Mas outro fantasma paira sobre a aviação comercial: os atos criminosos. O que aconteceu esta semana era impensável: um Estado organizar o desvio de um avião para prender um adversário político. Já se tinham visto desvios de aviões feitos por organizações terroristas. Nós próprios, portugueses, oferecemos ao mundo o primeiro pirata aéreo – quando, em 1961, Hermínio da Palma Inácio desviou um avião da TAP para lançar panfletos sobre Lisboa. Mas um Estado fazê-lo, é uma enorme novidade. Daqui para a frente, qualquer figura detestada por qualquer razão, seja um oposicionista ou um chefe de Estado, pensará duas vezes antes de entrar num avião. De facto, mais fácil do que organizar um atentado contra alguém, será desviar o avião onde viaja e obrigá-lo a aterrar onde mais convier.
E os episódios inéditos envolvendo aviões comerciais têm vindo a multiplicar-se. Há tempos foi uma equipa de futebol que morreu porque o avião em que viajava ficou sem combustível; depois (ou antes) um piloto deprimido apontou o avião contra uma montanha, conduzindo todos os passageiros para a morte. E isto para não falar nos aviões que podem ser usados como bombas para destruir alvos, como sucedeu nas Torres Gémeas.

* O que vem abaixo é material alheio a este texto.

File: src/rtl/alu.sv
// alu: 32-bit single-transaction ALU with acknowledged write-back routing.
// Optional feature macro: ALU_MUL_EN (enables MUL as low 32 bits of A*B;
// without it MUL behaves as a reserved op and no multiplier is built).
//
// Ports:
//   clk, reset                 clock, synchronous active-high reset
//   op_code, input_A, input_B  operation and operands
//   reg_out, reg_addr          route result to register file / destination reg
//   mem_out, mem_addr          route result to memory / destination address
//   pc_jump                    route result to PC
//   inputs_valid               operands and routing valid (sampled in IDLE)
//   reg_wr_*                   register write channel (valid/ack handshake)
//   mem_wr_*                   memory write channel (valid/ack handshake)
//   pc_branch_data*            PC branch channel (valid/ack handshake)
//   done                       one-cycle pulse when the transaction completes
module alu (
  input  logic        clk,
  input  logic        reset,
  input  logic [3:0]  op_code,
  input  logic [31:0] input_A,
  input  logic [31:0] input_B,
  input  logic        reg_out,
  input  logic [4:0]  reg_addr,
  input  logic        mem_out,
  input  logic [31:0] mem_addr,
  input  logic        pc_jump,
  input  logic        inputs_valid,
  output logic [31:0] reg_wr_data,
  output logic [4:0]  reg_wr_addr,
  output logic        reg_wr_data_valid,
  input  logic        reg_wr_ack,
  output logic [31:0] mem_wr_data,
  output logic [31:0] mem_wr_addr,
  output logic        mem_wr_data_valid,
  input  logic        mem_wr_ack,
  output logic [31:0] pc_branch_data,
  output logic        pc_branch_data_valid,
  input  logic        pc_branch_data_ack,
  output logic        done
);

  localparam int unsigned DATA_W  = 32;
  localparam int unsigned RADDR_W = 5;
  localparam int unsigned SHAMT_W = 5;

  typedef enum logic [3:0] {
    ADD  = 4'd0,
    SUB  = 4'd1,
    AND  = 4'd2,
    OR   = 4'd3,
    XOR  = 4'd4,
    SLL  = 4'd5,
    SRL  = 4'd6,
    SRA  = 4'd7,
    SLT  = 4'd8,
    SLTU = 4'd9,
    MUL  = 4'd10
  } ALU_OP_CODE;

  typedef enum logic [1:0] {
    IDLE     = 2'd0,
    WAIT_ACK = 2'd1,
    DONE     = 2'd2
  } state_e;

  ALU_OP_CODE         op_c;
  logic [SHAMT_W-1:0] shamt_c;
  logic [DATA_W-1:0]  result_c;

  state_e             state_q,  state_d;
  logic [DATA_W-1:0]  data_q,   data_d;
  logic [RADDR_W-1:0] raddr_q,  raddr_d;
  logic [DATA_W-1:0]  maddr_q,  maddr_d;
  logic               rv_q,     rv_d;
  logic               mv_q,     mv_d;
  logic               pv_q,     pv_d;
  logic               done_q,   done_d;

  assign op_c    = ALU_OP_CODE'(op_code);
  assign shamt_c = input_B[SHAMT_W-1:0];

  // Combinational result; all arithmetic wraps at 32 bits.
  always_comb begin
    result_c = '0;
    case (op_c)
      ADD:  result_c = input_A + input_B;
      SUB:  result_c = input_A - input_B;
      AND:  result_c = input_A & input_B;
      OR:   result_c = input_A | input_B;
      XOR:  result_c = input_A ^ input_B;
      SLL:  result_c = input_A << shamt_c;
      SRL:  result_c = input_A >> shamt_c;
      SRA:  result_c = DATA_W'($signed(input_A) >>> shamt_c);
      SLT:  result_c = DATA_W'($signed(input_A) < $signed(input_B));
      SLTU: result_c = DATA_W'(input_A < input_B);
`ifdef ALU_MUL_EN
      MUL:  result_c = input_A * input_B;
`else
      MUL:  result_c = '0;
`endif
      default: result_c = '0;
    endcase
  end

  // Next-state and registered-output logic.
  always_comb begin
    state_d = state_q;
    data_d  = data_q;
    raddr_d = raddr_q;
    maddr_d = maddr_q;
    rv_d    = rv_q;
    mv_d    = mv_q;
    pv_d    = pv_q;
    done_d  = 1'b0;

    case (state_q)
      IDLE: begin
        if (inputs_valid) begin
          data_d  = result_c;
          raddr_d = reg_addr;
          maddr_d = mem_addr;
          rv_d    = reg_out;
          mv_d    = mem_out;
          pv_d    = pc_jump;
          // No destination selected: complete immediately.
          if (!(reg_out || mem_out || pc_jump)) begin
            done_d  = 1'b1;
            state_d = DONE;
          end else begin
            state_d = WAIT_ACK;
          end
        end
      end
      WAIT_ACK: begin
        // An ack only matters while its own valid is up.
        rv_d = rv_q & ~reg_wr_ack;
        mv_d = mv_q & ~mem_wr_ack;
        pv_d = pv_q & ~pc_branch_data_ack;
        if (!(rv_d || mv_d || pv_d)) begin
          done_d  = 1'b1;
          state_d = DONE;
        end
      end
      DONE: begin
        state_d = IDLE;
      end
      default: begin
        state_d = IDLE;
      end
    endcase
  end

  // State and output registers.
  always_ff @(posedge clk) begin
    if (reset) begin
      state_q <= IDLE;
      data_q  <= '0;
      raddr_q <= '0;
      maddr_q <= '0;
      rv_q    <= 1'b0;
      mv_q    <= 1'b0;
      pv_q    <= 1'b0;
      done_q  <= 1'b0;
    end else begin
      state_q <= state_d;
      data_q  <= data_d;
      raddr_q <= raddr_d;
      maddr_q <= maddr_d;
      rv_q    <= rv_d;
      mv_q    <= mv_d;
      pv_q    <= pv_d;
      done_q  <= done_d;
    end
  end

  assign reg_wr_data          = data_q;
  assign reg_wr_addr          = raddr_q;
  assign reg_wr_data_valid    = rv_q;
  assign mem_wr_data          = data_q;
  assign mem_wr_addr          = maddr_q;
  assign mem_wr_data_valid    = mv_q;
  assign pc_branch_data       = data_q;
  assign pc_branch_data_valid = pv_q;
  assign done                 = done_q;

endmodule

File: config.mk
export PLATFORM = sky130hd
export DESIGN_NAME = alu
export DESIGN_NICKNAME = d
export VERILOG_FILES = /design/src/rtl/alu.sv
export SDC_FILE = /design/constraint.sdc
export NUM_CORES = 1
export LEC_CHECK = 0
export ABC_AREA = 1
export CORE_ASPECT_RATIO = 1.5
export CORE_MARGIN = 2
export CORE_UTILIZATION = 29
export DETAILED_ROUTE_END_ITERATION = 7
export PLACE_DENSITY = 0.59
export SLEW_MARGIN = 20
export SYNTH_ARGS = -nofsm -noshare
export SYNTH_HDL_FRONTEND = slang
export SYNTH_SLANG_ARGS = --single-unit
File: constraint.sdc
create_clock -name clk -period 3.9 [get_ports clk]
set_input_delay 0.78 -clock clk [delete_from_list [all_inputs] [get_ports clk]]
set_output_delay 0.78 -clock clk [all_outputs]
set_load 0.02 [all_outputs]
==> qor.yml, run 1 <==
route:
  drt-total-wl_um: 70600
  drt-initial-drc-count: 1576
  drc: 0
  dr_wl_met2_um: 35400
  dr.pass1.iters: 7
  wire_per_inst_um: 21.7
  vias: 17346
  viasPerCell: 5.34
  topRoutingLayerUsed: "met4"
  antenna_left: 0
  met1_length_um: 26400
  route.met3.wl_um: 3920
critical_path:
  reg2reg_from: "state_q[1]$_SDFFE_PP0P_"
  crit_chain: "clkdlybuf4s50_1, inv_1, ha_1, nand2_1, nor2_1, inv_1, nor2_1, nand4_1, nand3_1, nand2_1, nand3_1, nand2_1, inv_1, nand2_1, nand2_1, a21oi_1"
  slowest_delay_ns: 0.64
  cp_data_arrival_time_ns: 3.70
  crit_path_top_delay_cell: "clkdlybuf4s50_1"
  crit_end: "mem_wr_data[17]$_SDFFE_PP0P_"
  worstSetupStartpoint: "input_A[10]"
  cp_num_cells: 16
  r2r-end: "mem_wr_addr[20]$_SDFFE_PP0P_"
  cp-end-kind: "flip-flop"
  r2r_slack_ns: 2.08
  cp_data_required_time_ns: 4.11
  crit_path_frequent_cell: "nand2_1"
  critPathKind: "input pin to flip-flop"
  cp_top_family: "simple AND/OR/NAND/NOR gates"
  critPathLaunchType: "input pin"
  path_buf_inv: 4
  cp_max_fo: 11
  worst_r2r_path_depth: 6
synthesis:
  postSynthCellCount: 2475
  ys.flop_type: "dfxtp_1"
  yosysSeqAreaShare_pct: 11.5
  syn_avg_cell_area_um2: 5.29
  postSynth.asyncResetShare_pct: 0
  ys_types: 45
  synth_fp_nets: 2689
  ys_ff_latch: 75
  synth.cell_area_mm2: 0.0131
  synth_edf_count: 0
  yosys_warnings: 0
clocking:
  numCtsBuffers: 9
  cts_tree: "done"
  clockBufferDepth: 2
  cts_resized: 0
  worstSkewPairLatency_ns: 0.35
  clkTransAtPathRegs_ns: 0.06
  hold_buffers: 0
  cts_root_buf: "clkbuf_16"
  cts_post_setup_buffers_inserted: 0
  cts_sinks: 75
  htree_num_levels: 3
layout:
  mostFrequentLayoutCells: "nand2_1, nand3_1, inv_1, clkdlybuf4s50_1, nor2_1"
  fin_util_pct: 36.6
  final_layout_size_suffix_gt1_share_pct: 5.82
  multi_input_comb_area_mm2: 0.00942
  nets: 2874
  layout_commonest_cell: "nand2_1"
  nFillCells: 5163
  seqCellArea_mm2: 0.00150
  n_antenna_cell: 0
  areaGrowthSynthToFinish_pct: 25.1
hold_path:
  min_path_type: "flip-flop to flip-flop"
  min_from: "mem_wr_addr[30]$_SDFFE_PP0P_"
sta:
  rsz0062_at_grt: "no"
  setup_violations: 0
  slew_headroom_pct: 50.9
  period_needed_ns: 3.49
  max_freq_ghz: 0.287
  period_share_pct: 89.4
  hold_viol_final: 0
  slew_viol_final: 0
  worstMarginPinSlew_ns: 0.737
  finClkSkew_ns: 0.00847
  timing.final.ws_setup_ns: 0.413
  finalSetupTns_ns: 0
placement:
  place_ws_ns: 0.148
  place_congestion: 1.03
  portBuffers: 250
  post-dp-hpwl_um: 59500
floorplanning:
  ios: 251
  die-area_mm2: 0.0469
  start_util_pct: 29.3
  coreArea_mm2: 0.0447
  placement_rows: 95
  die_y_um: 264
  die_w_um: 177
power_and_ir_drop:
  cellPowerDensity_mw_per_mm2: 226
  p_leak_nw: 8.06
  power_mw: 3.70
  vdd_drop_max_v: 0.000183
grt:
  grt_usage_pct: 29.4
  grt_start_max_net_pins: 70
  antenna_found_initial: 2
  first_global_vias: 16584
  overflow: 0
  grt_first_pass_wirelength_um: 102000
run:
  drv_cap: 0
outcome:
  outcome: "finished clean"
## flip-flops by register name, indices dropped and copies added (netlist names)
signal / cells
done: 1
reg_wr_addr: 5
mem_wr_data: 32
mem_wr_addr: 32
reg_wr_data_valid: 1
pc_branch_data_valid: 1
mem_wr_data_valid: 1
state_q: 2
## layout make-up
cell class | instances | share of cell area [%]
Timing Repair Buffer | 353 | 20.3
Clock buffer | 9 | 1.38
Sequential cell | 75 | 9.17
Tap cell | 582 | 4.45
Multi-Input combinational cell | 1922 | 57.5
Inverter | 299 | 6.87
Clock inverter | 7 | 0.344
## worst min-delay path: cells and delay by family, from the launching register on
kind / cells / cell delay (ns)
AOI/OAI and AO/OA: 1 / 0.06
DFF: 1 / 0.31
and+or+nand+nor: 1 / 0.06
## worst min path at each step
stage                                    to  slack, ns  cells past startpoint
5_1_grt        mem_wr_addr[21]$_SDFFE_PP0P_       0.48                      2
6_report       mem_wr_addr[30]$_SDFFE_PP0P_       0.46                      2
4_1_cts         mem_wr_addr[8]$_SDFFE_PP0P_       0.47                      2
2_1_floorplan   mem_wr_addr[0]$_SDFFE_PP0P_       0.55                      2
3_3_place_gp   mem_wr_addr[21]$_SDFFE_PP0P_       0.45                      2
3_5_place_dp    mem_wr_addr[8]$_SDFFE_PP0P_       0.46                      2
## synthesized netlist by cell type (7+ instances only)
cell type | count | area share, %
nand2_1 | 831 | 24
nand3_1 | 393 | 15
inv_1 | 291 | 8.3
nor2_1 | 185 | 5.3
a21oi_1 | 153 | 5.9
ha_1 | 98 | 9.4
o21ai_0 | 85 | 3.3
dfxtp_1 | 75 | 11
buf_4 | 72 | 4.1
buf_2 | 55 | 2.1
clkbuf_1 | 35 | 1.0
nand4_1 | 29 | 1.4
nor3_1 | 28 | 1.1
o22ai_1 | 16 | 0.76
o211ai_1 | 15 | 0.86
and2_1 | 12 | 0.57
buf_1 | 11 | 0.32
o21ai_1 | 11 | 0.42
o21bai_1 | 9 | 0.52
a31oi_1 | 7 | 0.33
inv_2 | 7 | 0.20
## report_power, final
part | total [mW] | internal (mW) | switching [mW] | leakage (nW)
Sequential | 0.859 | 0.816 | 0.0437 | 0.613
Clock | 0.794 | 0.439 | 0.355 | 0.137
Combinational | 2.05 | 0.705 | 1.34 | 7.31
Total | 3.70 | 1.96 | 1.74 | 8.06
## per-layer routing
layer  global-route usage [%]  up-vias
li1                         -     8292
met1                     32.4     8042
met2                     53.6      822
met3                     2.59      190
met4                     17.7        0
met5                        0        -
## kinds of logic (layout without fill, tap and decap cells)
group	count (synthesis)	in the layout	share of synthesized area, %
flops	75	75	11.5
compound gates	313	313	13.1
simple gates	1508	1508	49.1
fa+ha+maj	100	100	9.67
buf+inv	478	668	16.6
mux	1	1	0.0765
## per-stage QoR
stage / instances / hold slack, ns / area [um2]
2_1_floorplan: 2475 / 0.545 / 13100
3_3_place_gp: 3231 / 0.453 / 16100
3_5_place_dp: 3231 / 0.455 / 16100
4_1_cts: 3247 / 0.466 / 16400
5_1_grt: 3247 / 0.481 / 16400
6_report: 3247 / 0.464 / 16400
No activity file was read; power rests on OpenSTA's default activity.
==> run 2, diff against run 1 <==
--- a/config.mk
+++ b/config.mk
@@ -10,6 +10,7 @@
 export CORE_MARGIN = 2
 export CORE_UTILIZATION = 29
 export DETAILED_ROUTE_END_ITERATION = 7
+export MAX_ROUTING_LAYER = met4
 export PLACE_DENSITY = 0.59
 export SLEW_MARGIN = 20
 export SYNTH_ARGS = -nofsm -noshare
==> qor.yml, run 2 (same netlist as run 1, synthesis figures left out) <==
floorplanning:
  ios: 251  # unchanged
  die_w_um: 177  # unchanged
  die-area_mm2: 0.0469  # unchanged
  die_y_um: 264  # unchanged
  start_util_pct: 29.3  # unchanged
  coreArea_mm2: 0.0447  # unchanged
  placement_rows: 95  # unchanged
sta:
  rsz0062_at_grt: "no"  # unchanged
  period_share_pct: 89.9  # was 89.4%
  worstMarginPinSlew_ns: 0.781  # was 0.737 ns
  hold_viol_final: 0  # unchanged
  timing.final.ws_setup_ns: 0.392  # was 0.413 ns
  slew_headroom_pct: 47.9  # was 50.9%
  slew_viol_final: 0  # unchanged
  setup_violations: 0  # unchanged
  period_needed_ns: 3.51  # was 3.49 ns
  max_freq_ghz: 0.285  # was 0.287 GHz
  finalSetupTns_ns: 0  # unchanged
  finClkSkew_ns: 0.00691  # was 0.00847 ns
grt:
  grt_start_max_net_pins: 70  # unchanged
  grt_usage_pct: 30.4  # was 29.4%
  overflow: 0  # unchanged
  grt_first_pass_wirelength_um: 103000  # was 102000 um
  antenna_found_initial: 1  # was 2
  first_global_vias: 16625  # was 16584
critical_path:
  critPathKind: "input pin to flip-flop"  # unchanged
  cp_data_arrival_time_ns: 3.72  # was 3.70 ns
  cp-end-kind: "flip-flop"  # unchanged
  critPathLaunchType: "input pin"  # unchanged
  cp_max_fo: 4  # was 11
  cp_data_required_time_ns: 4.11  # about the same
  r2r_slack_ns: 2.10  # was 2.08 ns
run:
  drv_cap: 0  # unchanged
route:
  viasPerCell: 5.34  # about the same
  vias: 17345  # was 17346
  antenna_left: 0  # unchanged
  drc: 0  # unchanged
  wire_per_inst_um: 21.9  # was 21.7 um
  dr.pass1.iters: 6  # was 7
  drt-initial-drc-count: 1506  # was 1576
  drt-total-wl_um: 71200  # was 70600 um
clocking:
  cts_root_buf: "clkbuf_16"  # unchanged
  numCtsBuffers: 9  # unchanged
  cts_post_setup_buffers_inserted: 0  # unchanged
  clockBufferDepth: 2  # unchanged
  worstSkewPairLatency_ns: 0.35  # about the same
  cts_sinks: 75  # unchanged
  cts_resized: 0  # unchanged
  cts_tree: "done"  # unchanged
  hold_buffers: 0  # unchanged
  clkTransAtPathRegs_ns: 0.06  # about the same
  htree_num_levels: 3  # unchanged
placement:
  place_ws_ns: 0.132  # was 0.148 ns
  placed_area_mm2: 0.0161  # about the same
  place_congestion: 1.04  # was 1.03
  portBuffers: 250  # unchanged
  post-dp-hpwl_um: 60100  # was 59500 um
layout:
  mostFrequentLayoutCells: "nand2_1, nand3_1, inv_1, clkdlybuf4s50_1, nor2_1"  # unchanged
  stdcell_area_mm2: 0.0164  # about the same
  final_layout_size_suffix_gt1_share_pct: 5.85  # was 5.82%
  layout_commonest_cell: "nand2_1"  # unchanged
  nFillCells: 5136  # was 5163
  areaGrowthSynthToFinish_pct: 25.6  # was 25.1%
  nets: 2875  # was 2874
power_and_ir_drop:
  vdd_drop_max_v: 0.000176  # was 0.000183 V
  p_leak_nw: 8.09  # was 8.06 nW
  cellPowerDensity_mw_per_mm2: 231  # was 226 mW/mm2
hold_path:
  min_path_type: "flip-flop to flip-flop"  # unchanged
outcome:
  outcome: "finished clean"  # unchanged
## run 2: cell count changes in the layout (fill, tap and decap cells not counted), sizes merged
cell    change
clkinv      +1
buf         +1
diode       +1
inv         -3
clkbuf      +1
bufinv      +1
## run 2: final timing paths
check                                    from                            to  cells after the start
setup / recovery                   input_A[0]  mem_wr_data[20]$_SDFFE_PP0P_                     16
hold / removal    reg_wr_addr[3]$_SDFFE_PP0P_   reg_wr_addr[3]$_SDFFE_PP0P_                      2
hold reg to reg   reg_wr_addr[3]$_SDFFE_PP0P_   reg_wr_addr[3]$_SDFFE_PP0P_                      2
setup reg to reg      state_q[1]$_SDFFE_PP0P_  mem_wr_addr[18]$_SDFFE_PP0P_                      6
## run 2: layer usage
metal / track usage (%) / share of wire, % / vias to the layer above
met4: 17.5 / 6.7 / 0
met5: - / 0 / -
met3: 2.04 / 5.8 / 161
li1: - / - / 8296
met2: 53.7 / 50 / 814
met1: 33.2 / 37 / 8074
## run 2: worst max-delay path, stage by stage
cell	delay (ns)
clkdlybuf4s50_1	0.55
inv_1	0.10
ha_1	0.28
fa_1	0.42
inv_1	0.18
nand2_1	0.07
nand3_1	0.14
nand2_1	0.11
nand3_1	0.25
nand2_1	0.12
nand2_1	0.07
nand2_1	0.04
nand3_1	0.06
nand2_1	0.05
o21ai_0	0.37
a21oi_1	0.11
## run 2: stage by stage
| step | util, % | hold slack [ns] | cells | total power, mW |
|---|---|---|---|---|
| 2_1_floorplan | - | 0.545 | 2475 | 2.04 |
| 3_3_place_gp | 36.1 | 0.452 | 3232 | 2.89 |
| 3_5_place_dp | 36.1 | 0.455 | 3232 | 2.90 |
| 4_1_cts | 36.8 | 0.465 | 3248 | 3.80 |
| 5_1_grt | 36.8 | 0.488 | 3249 | 4.02 |
| 6_report | 36.8 | 0.464 | 3249 | 3.80 |
## run 2: report_power, final
group          total [mW]  internal, mW  switching [mW]
sequential          0.858         0.815          0.0429
combinational        2.06         0.715            1.34
clock               0.887         0.519           0.369
total                3.80          2.05            1.76
## run 2: layout make-up
class                      instances  area [um2]  share of cell area (%)
antenna                            1        2.50                  0.0152
clock buffer                      10         239                    1.45
timing repair buffer             354        3350                    20.4
clock inverter                     6        72.6                   0.441
tap                              582         728                    4.43
multi-input combinational       1922        9420                    57.3
sequential                        75        1500                    9.13
inverter                         299        1120                    6.84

Enfim, tudo isto pode provocar na população um clima de medo que, associado às consequências da pandemia, afastará muita gente dos aviões.

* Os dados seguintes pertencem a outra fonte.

[src/rtl/bridge_timeout.sv]
// Inter-byte watchdog: loads TIMEOUT_CYC on clear, counts down while enabled, flags expiry at zero.
// Single-cycle registered count; expired is combinational from the count.
module bridge_timeout #(
  parameter int TIMEOUT_CYC = 50000
) (
  input  logic clk,
  input  logic rst,
  input  logic i_clear,
  input  logic i_en,
  output logic o_expired
);

  localparam int             W    = $clog2(TIMEOUT_CYC + 1);
  localparam logic [W-1:0]   LOAD = W'(TIMEOUT_CYC);

  logic [W-1:0] r_cnt;

  always_ff @(posedge clk or negedge rst) begin
    if (!rst) begin
      r_cnt <= '0;
    end else if (i_clear) begin
      r_cnt <= LOAD;
    end else if (i_en && (r_cnt != '0)) begin
      r_cnt <= r_cnt - W'(1);
    end
  end

  assign o_expired = (r_cnt == '0);

endmodule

Repito: ou me engano muito ou o transporte aéreo já não voltará a ser o que era. O turismo está a mudar. O trabalho está a mudar. O marketing das empresas está a mudar. O terrorismo pode estar a mudar. E o setor da aviação vai sofrer imenso com estas mudanças.
Até por isso, a ‘nacionalização’ da TAP foi uma péssima ideia. E planear agora um novo aeroporto de Lisboa será uma temeridade. Planear com base em quê? Na evolução que vinha de trás? Mas se poderá haver alterações de fundo nessa evolução, de que servirão esses dados?
Sempre fui a favor das obras – ou não fosse arquiteto.
Mas, francamente, neste tempo de enormes incertezas, não sei como se poderão fazer cálculos que sustentem o projeto de um novo aeroporto.